收稿日期: 2022-05-18
录用日期: 2022-08-06
网络出版日期: 2022-09-28
基金资助
国家自然科学基金(81725003);上海市高水平地方高校创新团队(SHSMU-ZDCX20212500)
Periodontitis aggravates transverse aortic constriction-induced cardiac hypertrophy in mice
Received date: 2022-05-18
Accepted date: 2022-08-06
Online published: 2022-09-28
Supported by
National Natural Science Foundation of China(81725003);Innovative Research Team of High-Level Local Universities in Shanghai(SHSMU-ZDCX20212500)
目的·研究牙周炎(periodontitis,PD)对主动脉弓缩窄(transverse aortic constriction,TAC)诱导的小鼠心肌肥厚的作用和机制。方法·将25只 C57BL/6J小鼠随机分为假手术(Sham)组、TAC组及TAC+PD组。用丝线结扎加涂抹龈下菌斑的方法诱导PD模型,并在PD模型建立后做TAC手术。

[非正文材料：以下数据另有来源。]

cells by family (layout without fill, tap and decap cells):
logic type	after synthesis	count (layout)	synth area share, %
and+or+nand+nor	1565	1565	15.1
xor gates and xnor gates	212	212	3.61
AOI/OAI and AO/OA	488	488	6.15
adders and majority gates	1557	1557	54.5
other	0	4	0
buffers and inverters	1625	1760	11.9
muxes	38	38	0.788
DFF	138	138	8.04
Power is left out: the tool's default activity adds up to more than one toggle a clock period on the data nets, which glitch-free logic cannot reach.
## config.mk

```make
export PLATFORM = sky130hd
export DESIGN_NAME = frame_deframer_crc16_check_flat
export DESIGN_NICKNAME = d
export VERILOG_FILES = /design/src/sv/fdc_pkg.sv /design/src/sv/fdc_ifs.sv /design/src/sv/frame_deframer_crc16_check.sv /design/src/sv/fdc_parser.sv /design/src/flat_wrapper.sv
export SDC_FILE = /design/constraint.sdc
export NUM_CORES = 1
export LEC_CHECK = 0
export BUFFER_PORTS_ARGS = -buffer_cell sky130_fd_sc_hd__buf_2
export CAP_MARGIN = 20
export CELL_PAD_IN_SITES_DETAIL_PLACEMENT = 1
export CELL_PAD_IN_SITES_GLOBAL_PLACEMENT = 2
export CORE_ASPECT_RATIO = 2
export CORE_MARGIN = 4
export CORE_UTILIZATION = 40
export CTS_BUF_LIST = sky130_fd_sc_hd__clkbuf_2
export CTS_CLUSTER_SIZE = 25
export DETAILED_ROUTE_END_ITERATION = 6
export PLACE_DENSITY_LB_ADDON = 0.15
export RECOVER_POWER = 100
export SYNTH_ARGS = -nofsm -noshare
export SYNTH_HDL_FRONTEND = slang
export SYNTH_HIERARCHICAL = 1
export SYNTH_SLANG_ARGS = --single-unit
```

## constraint.sdc

```tcl
create_clock -name clk -period 4.56 [get_ports clk]
set_input_delay 0 -clock clk [delete_from_list [all_inputs] [get_ports clk]]
set_output_delay 0 -clock clk [all_outputs]
set_load 0.005 [all_outputs]
```

## src/sv/fdc_pkg.sv

```systemverilog
package fdc_pkg;

    localparam logic [15:0] CRC_POLY = 16'h1021;
    localparam logic [15:0] CRC_INIT = 16'hFFFF;
    localparam int          HEADER_SLACK = 8;

    typedef enum logic [3:0] {
        PH_HUNT,
        PH_CMD,
        PH_SEQ_H,
        PH_SEQ_L,
        PH_LEN_H,
        PH_LEN_L,
        PH_DATA,
        PH_CRC_H,
        PH_CRC_L
    } phase_t;

    typedef enum logic [1:0] {
        KIND_PAYLOAD = 2'd0,
        KIND_GOOD    = 2'd1,
        KIND_CRC_ERR = 2'd2
    } kind_t;

    typedef struct packed {
        logic [1:0]  result_kind;
        logic [7:0]  frame_command;
        logic [15:0] frame_sequence;
        logic [8:0]  payload_length;
        logic [7:0]  payload_byte;
        logic [8:0]  payload_index;
    } result_t;

    // crc16-ccitt, msb first, one byte
    function automatic logic [15:0] crc_add_byte(input logic [15:0] crc, input logic [7:0] b);
        logic [15:0] c;
        c = crc ^ {b, 8'h00};
        for (int k = 0; k < 8; k++)
        begin
            if (c[15])
            begin
                c = {c[14:0], 1'b0} ^ CRC_POLY;
            end
            else
            begin
                c = {c[14:0], 1'b0};
            end
        end
        return c;
    endfunction

endpackage

```

## src/sv/fdc_ifs.sv

```systemverilog
interface fdc_byte_if;
    logic       valid;
    logic       ready;
    logic [7:0] rx_byte;

    modport source (output valid, output rx_byte, input ready);
    modport sink (input valid, input rx_byte, output ready);
endinterface

interface fdc_cfg_if;
    logic       valid;
    logic       ready;
    logic [7:0] start_byte;

    modport source (output valid, output start_byte, input ready);
    modport sink (input valid, input start_byte, output ready);
endinterface

interface fdc_result_if;
    logic        valid;
    logic        ready;
    logic [1:0]  result_kind;
    logic [7:0]  frame_command;
    logic [15:0] frame_sequence;
    logic [8:0]  payload_length;
    logic [7:0]  payload_byte;
    logic [8:0]  payload_index;

    modport source (output valid, output result_kind, output frame_command,
                    output frame_sequence, output payload_length, output payload_byte,
                    output payload_index, input ready);
    modport sink (input valid, input result_kind, input frame_command,
                  input frame_sequence, input payload_length, input payload_byte,
                  input payload_index, output ready);
endinterface

```

## src/sv/frame_deframer_crc16_check.sv

```systemverilog
// Frame deframer with CRC16-CCITT check. Takes one received byte per transfer on rx,
// hunts for the start byte (cfg, reset 0xAA), parses command, big-endian sequence and
// length, forwards each payload byte with its index on result, and ends each frame with
// a good or crc-error result. Lengths of RX_BUFFER_BYTES-8 or more drop back to hunting.
// Throughput is one byte per clock cycle: the parser and byte-wide crc update run in
// the cycle the byte is accepted, and the result register is refilled in the same cycle
// it is drained, so rx stalls only while an unread result sits in that register.
module frame_deframer_crc16_check
    import fdc_pkg::*;
#(
    parameter int RX_BUFFER_BYTES = 512
)
(
    input  logic         clk,
    input  logic         rst_n,
    fdc_cfg_if.sink      cfg,
    fdc_byte_if.sink     rx,
    fdc_result_if.source result
);

    logic [7:0] start_value_reg;
    logic       out_valid_reg, out_valid_next;
    result_t    out_data_reg, out_data_next;
    logic       in_fire;
    logic       res_valid;
    result_t    res;

    assign cfg.ready = 1'b1;
    assign rx.ready  = !out_valid_reg || result.ready;
    assign in_fire   = rx.valid && rx.ready;

    fdc_parser #(
        .RX_BUFFER_BYTES (RX_BUFFER_BYTES)
    ) u_parser (
        .clk        (clk),
        .rst_n      (rst_n),
        .start_byte (start_value_reg),
        .in_fire    (in_fire),
        .in_byte    (rx.rx_byte),
        .res_valid  (res_valid),
        .res        (res)
    );

    always_comb
    begin
        out_valid_next = out_valid_reg;
        out_data_next  = out_data_reg;
        if (in_fire)
        begin
            out_valid_next = res_valid;
            out_data_next  = res;
        end
        else if (result.ready)
        begin
            out_valid_next = 1'b0;
        end
    end

    always_ff @(posedge clk or negedge rst_n)
    begin
        if (!rst_n)
        begin
            start_value_reg <= 8'd170;
            out_valid_reg   <= 1'b0;
        end
        else
        begin
            if (cfg.valid)
            begin
                start_value_reg <= cfg.start_byte;
            end
            out_valid_reg <= out_valid_next;
        end
    end

    always_ff @(posedge clk)
    begin
        out_data_reg <= out_data_next;
    end

    assign result.valid          = out_valid_reg;
    assign result.result_kind    = out_data_reg.result_kind;
    assign result.frame_command  = out_data_reg.frame_command;
    assign result.frame_sequence = out_data_reg.frame_sequence;
    assign result.payload_length = out_data_reg.payload_length;
    assign result.payload_byte   = out_data_reg.payload_byte;
    assign result.payload_index  = out_data_reg.payload_index;

endmodule

```

## src/sv/fdc_parser.sv

```systemverilog
module fdc_parser
    import fdc_pkg::*;
#(
    parameter int RX_BUFFER_BYTES = 512
)
(
    input  logic       clk,
    input  logic       rst_n,
    input  logic [7:0] start_byte,
    input  logic       in_fire,
    input  logic [7:0] in_byte,
    output logic       res_valid,
    output result_t    res
);

    localparam int          CNT_W     = $clog2(RX_BUFFER_BYTES);
    localparam logic [16:0] LEN_LIMIT = 17'(RX_BUFFER_BYTES - HEADER_SLACK);

    phase_t            phase_reg, phase_next;
    logic [7:0]        command_reg, command_next;
    logic [15:0]       sequence_reg, sequence_next;
    logic [15:0]       length_reg, length_next;
    logic [CNT_W-1:0]  count_reg, count_next;
    logic [15:0]       crc_reg, crc_next;
    logic [7:0]        crc_high_reg, crc_high_next;

    logic [15:0]       crc_upd;
    logic [CNT_W:0]    count_inc;
    logic [16:0]       full_length;
    logic [CNT_W+8:0]  count_ext;

    assign crc_upd     = crc_add_byte(crc_reg, in_byte);
    assign count_inc   = {1'b0, count_reg} + {{CNT_W{1'b0}}, 1'b1};
    assign full_length = {length_reg[15:8], in_byte} == 16'd0 ? 17'd0
                       : {1'b0, length_reg[15:8], in_byte};
    assign count_ext   = {9'd0, count_reg};

    // next phase
    always_comb
    begin
        phase_next = phase_reg;
        if (in_fire)
        begin
            case (phase_reg)
                PH_HUNT:
                begin
                    if (in_byte == start_byte)
                    begin
                        phase_next = PH_CMD;
                    end
                end
                PH_CMD:   phase_next = PH_SEQ_H;
                PH_SEQ_H: phase_next = PH_SEQ_L;
                PH_SEQ_L: phase_next = PH_LEN_H;
                PH_LEN_H: phase_next = PH_LEN_L;
                PH_LEN_L:
                begin
                    if (full_length == 17'd0)
                    begin
                        phase_next = PH_CRC_H;
                    end
                    else if (full_length >= LEN_LIMIT)
                    begin
                        phase_next = PH_HUNT;
                    end
                    else
                    begin
                        phase_next = PH_DATA;
                    end
                end
                PH_DATA:
                begin
                    if (17'(count_inc) >= {1'b0, length_reg})
                    begin
                        phase_next = PH_CRC_H;
                    end
                end
                PH_CRC_H: phase_next = PH_CRC_L;
                PH_CRC_L: phase_next = PH_HUNT;
                default:  phase_next = PH_HUNT;
            endcase
        end
    end

    // held fields, crc and results
    always_comb
    begin
        command_next  = command_reg;
        sequence_next = sequence_reg;
        length_next   = length_reg;
        count_next    = count_reg;
        crc_next      = crc_reg;
        crc_high_next = crc_high_reg;
        res_valid     = 1'b0;
        res.result_kind    = KIND_PAYLOAD;
        res.frame_command  = command_reg;
        res.frame_sequence = sequence_reg;
        res.payload_length = length_reg[8:0];
        res.payload_byte   = 8'd0;
        res.payload_index  = 9'd0;
        if (in_fire)
        begin
            case (phase_reg)
                PH_HUNT:
                begin
                    if (in_byte == start_byte)
                    begin
                        crc_next   = CRC_INIT;
                        count_next = '0;
                    end
                end
                PH_CMD:
                begin
                    command_next = in_byte;
                    crc_next     = crc_upd;
                end
                PH_SEQ_H:
                begin
                    sequence_next = {in_byte, 8'd0};
                    crc_next      = crc_upd;
                end
                PH_SEQ_L:
                begin
                    sequence_next = {sequence_reg[15:8], in_byte};
                    crc_next      = crc_upd;
                end
                PH_LEN_H:
                begin
                    length_next = {in_byte, 8'd0};
                    crc_next    = crc_upd;
                end
                PH_LEN_L:
                begin
                    length_next = {length_reg[15:8], in_byte};
                    crc_next    = crc_upd;
                    count_next  = '0;
                end
                PH_DATA:
                begin
                    crc_next          = crc_upd;
                    count_next        = count_inc[CNT_W-1:0];
                    res_valid         = 1'b1;
                    res.payload_byte  = in_byte;
                    res.payload_index = count_ext[8:0];
                end
                PH_CRC_H:
                begin
                    crc_high_next = in_byte;
                end
                PH_CRC_L:
                begin
                    res_valid       = 1'b1;
                    res.result_kind = ({crc_high_reg, in_byte} == crc_reg) ? KIND_GOOD
                                                                          : KIND_CRC_ERR;
                end
                default:
                begin
                end
            endcase
        end
    end

    always_ff @(posedge clk or negedge rst_n)
    begin
        if (!rst_n)
        begin
            phase_reg    <= PH_HUNT;
            command_reg  <= '0;
            sequence_reg <= '0;
            length_reg   <= '0;
            count_reg    <= '0;
            crc_reg      <= CRC_INIT;
            crc_high_reg <= '0;
        end
        else
        begin
            phase_reg    <= phase_next;
            command_reg  <= command_next;
            sequence_reg <= sequence_next;
            length_reg   <= length_next;
            count_reg    <= count_next;
            crc_reg      <= crc_next;
            crc_high_reg <= crc_high_next;
        end
    end

endmodule

```

## src/flat_wrapper.sv

```systemverilog
// flat-port wrapper written by rule: the top's interface ports become plain ports
module frame_deframer_crc16_check_flat import fdc_pkg::*;
#(
    parameter int RX_BUFFER_BYTES = 512
)
  (clk, rst_n, cfg_valid, cfg_start_byte, cfg_ready, rx_valid, rx_rx_byte, rx_ready, result_valid, result_result_kind, result_frame_command, result_frame_sequence, result_payload_length, result_payload_byte, result_payload_index, result_ready);
  fdc_cfg_if cfg_i ();
  fdc_byte_if rx_i ();
  fdc_result_if result_i ();
  input  logic clk;
  input  logic rst_n;
  input wire logic [$bits(cfg_i.valid)-1:0] cfg_valid;
  input wire logic [$bits(cfg_i.start_byte)-1:0] cfg_start_byte;
  output wire logic [$bits(cfg_i.ready)-1:0] cfg_ready;
  input wire logic [$bits(rx_i.valid)-1:0] rx_valid;
  input wire logic [$bits(rx_i.rx_byte)-1:0] rx_rx_byte;
  output wire logic [$bits(rx_i.ready)-1:0] rx_ready;
  output wire logic [$bits(result_i.valid)-1:0] result_valid;
  output wire logic [$bits(result_i.result_kind)-1:0] result_result_kind;
  output wire logic [$bits(result_i.frame_command)-1:0] result_frame_command;
  output wire logic [$bits(result_i.frame_sequence)-1:0] result_frame_sequence;
  output wire logic [$bits(result_i.payload_length)-1:0] result_payload_length;
  output wire logic [$bits(result_i.payload_byte)-1:0] result_payload_byte;
  output wire logic [$bits(result_i.payload_index)-1:0] result_payload_index;
  input wire logic [$bits(result_i.ready)-1:0] result_ready;
  assign cfg_i.valid = cfg_valid;
  assign cfg_i.start_byte = cfg_start_byte;
  assign cfg_ready = cfg_i.ready;
  assign rx_i.valid = rx_valid;
  assign rx_i.rx_byte = rx_rx_byte;
  assign rx_ready = rx_i.ready;
  assign result_valid = result_i.valid;
  assign result_result_kind = result_i.result_kind;
  assign result_frame_command = result_i.frame_command;
  assign result_frame_sequence = result_i.frame_sequence;
  assign result_payload_length = result_i.payload_length;
  assign result_payload_byte = result_i.payload_byte;
  assign result_payload_index = result_i.payload_index;
  assign result_i.ready = result_ready;
  frame_deframer_crc16_check #(.RX_BUFFER_BYTES(RX_BUFFER_BYTES)) u_core (.clk(clk), .rst_n(rst_n), .cfg(cfg_i), .rx(rx_i), .result(result_i));
endmodule
```

======== Yosys cells after proc, flatten, opt, wreduce, memory -nomap -nowiden ========
Cells that the tools add are included.
operators by class
  multipliers ............................. 0
  shift-type cells ........................ 0
  divide/modulo/power cells ............... 0
  muxes and demuxes ....................... 24
  bitwise logic cells ..................... 11
  reduce and logical (&&, ||, !) cells .... 22
  order comparisons ....................... 2
  add/subtract/negate cells ............... 1
  equal/unequal tests ..................... 12
operator list
  cell                    count
  $mux W13                8
  $pmux W16 S2            3
  $mux W16                2
  $pmux W4 S8             1
  $pmux W9 S3             1
  $not A3 Y3              8
  $logic_not A17 Y1       1
  $eq A16 B16 Y1          1
  $eq A4 B3 Y1 const B    4
  $ge A10 B16 Y1          1
  $ge A16 B9 Y1 const B   1
  $logic_not A16 Y1       1
  $xor A16 B16 Y16        1
  $reduce_and A3 Y1       5
  $add A9 B1 Y10 const B  1
  $mux W9                 1
  $eq A4 B2 Y1 const B    2
  $eq A8 B8 Y1            1
  $mux W4                 2
  $reduce_and A2 Y1       4
  $reduce_bool A2 Y1      4
  $mux W3                 2
  $reduce_or A6 Y1        1
  $eq A4 B1 Y1 const B    1
  11 further kinds        15
storage, ports and cells
  memories kept ........................... 0
  word-level logic and storage cells ...... 89
  flip-flop bits (word level) ............. 138
  RAM bits ................................ 0
  bits in read-only memories .............. 0
  bits in latches ......................... 0

======== Logic depth before layout (Yosys ltp) ========
  depth after elaboration ................. 18
  gate-level depth with buffers ........... 11

======== Hierarchy ========
The synthesis kept the hierarchy.
by module, submodules not included
  module                      cells an instance  area an instance (um^2)  seq. area each (um^2)  instances
  fdc_parser                  396                4219.0                   1946.9                 1
  frame_deframer_crc16_check  76                 1954.4                   1791.7                 1

======== Worst setup path before layout ========
OpenSTA, ideal clock, no wires.
  path kind ............................... reg-to-reg
  start point ............................. register u_core.out_valid_reg, in the netlist u_core/result.valid
  end point ............................... register u_core.u_parser.sequence_reg[10]
  stages on the path, launching flop included .. 7
  setup slack ............................. 1.146 ns
  data arrival time ....................... 3.290 ns
  path through ............................ dfrtp_1 > nand2b_1 > and2_1 > nor2b_1 > nand3b_1 > nor2_1 > mux2_2
on the way
  word-level cells in the longest chain between the ends .. 4
RTL lines
  element                      line                              text
  start, declared              frame_deframer_crc16_check.sv:22  logic out_valid_reg, out_valid_next;
  start signal, assigned       frame_deframer_crc16_check.sv:72  out_valid_reg <= out_valid_next;
  $logic_not A1 Y1             frame_deframer_crc16_check.sv:29  assign rx.ready = !out_valid_reg || result.ready;
  $logic_or A1 B1 Y1           frame_deframer_crc16_check.sv:29
  via rx_ready                 flat_wrapper.sv:17                output wire logic [$bits(rx_i.ready)-1:0] rx_ready;
  $logic_and A1 B1 Y1          frame_deframer_crc16_check.sv:30  assign in_fire = rx.valid && rx.ready;
  via u_core.in_fire           frame_deframer_crc16_check.sv:24  logic in_fire;
  $reduce_and A3 Y1 (no line)  n/a
  end signal, assigned         fdc_parser.sv:179                 sequence_reg <= sequence_next;
  end, declared                fdc_parser.sv:21                  logic [15:0] sequence_reg, sequence_next;
The timed path passes the listed nets, and every way through them passes these cells.
A chain may end at the register's enable or synchronous reset.

======== Worst setup path in the final report ========
  start point ............................. register u_core.u_parser.count_reg[0]
  end point ............................... register u_core.u_parser.phase_reg[0]
on the way
  word-level cells in the longest chain between the ends .. 4
RTL lines
  element                      line               text
  start, declared              fdc_parser.sv:23   logic [CNT_W-1:0] count_reg, count_next;
  start signal, assigned       fdc_parser.sv:181  count_reg <= count_next;
  $add A9 B1 Y10               fdc_parser.sv:33   assign count_inc = {1'b0, count_reg} + {{CNT_W{1'b0}}, 1'b1};
  $ge A10 B16 Y1               fdc_parser.sv:73   if (17'(count_inc) >= {1'b0, length_reg})
  $ne A2 B2 Y1 (no line)       n/a
  $reduce_and A3 Y1 (no line)  n/a
  end signal, assigned         fdc_parser.sv:177  phase_reg <= phase_next;
  end, declared                fdc_parser.sv:19   phase_t phase_reg, phase_next;
No other way between the ends.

在假手术或TAC手术后4周,用心脏超声评估心脏功能,然后处死小鼠并取材,其样本用于实时定量聚合酶链式反应(qRT-PCR)、免疫组织化学检测、免疫荧光检测、16S rRNA基因测序。结果·TAC+PD组小鼠的牙槽骨吸收和牙龈组织炎症相关基因的表达均高于Sham组和TAC组,表明在TAC小鼠中成功建立了PD模型。与TAC组相比,TAC+PD组小鼠的左心室射血分数(EF)、左心室缩短分数(FS)值都显著降低,表明PD加重TAC导致的心功能受损。与TAC组相比,TAC+PD组小鼠的心脏质量/体质量比率(HW/BW)和心脏质量/胫骨长度比率(HW/TL)升高、肺质量/体质量比率(LW/BW)升高、心肌细胞横截面积增大、心肌肥厚相关的基因表达水平也显著升高,表明PD加重TAC诱导的心肌肥厚和心力衰竭。与TAC组相比,TAC+PD组小鼠的心肌纤维化程度上升、纤维化相关基因上调、脾脏胫骨长度比率(SW/TL)上升、炎症相关基因上调,表明PD加重了TAC诱导心肌细胞的纤维化和炎症反应。16S rRNA基因测序结果表明,TAC+PD组小鼠的口腔结扎丝线中链球菌属(Streptococcus)和韦荣球菌属(Veillonella)的相对丰度显著高于TAC组;TAC+PD组小鼠的心脏中罗尔斯通菌属(Ralstonia)和嗜糖假单胞菌属(Pelomonas)的相对丰度显著高于TAC组;而且TAC+PD组小鼠的心脏中罗尔斯通菌属和嗜糖假单胞菌属的相对丰度显著高于其口腔结扎丝线。结论·PD能够加重TAC术后小鼠心脏功能损害、心肌肥厚和心肌纤维化,并在一定程度上加重心脏的炎症反应,其作用机制可能与罗尔斯通菌属、嗜糖假单胞菌属等口腔微生物相关。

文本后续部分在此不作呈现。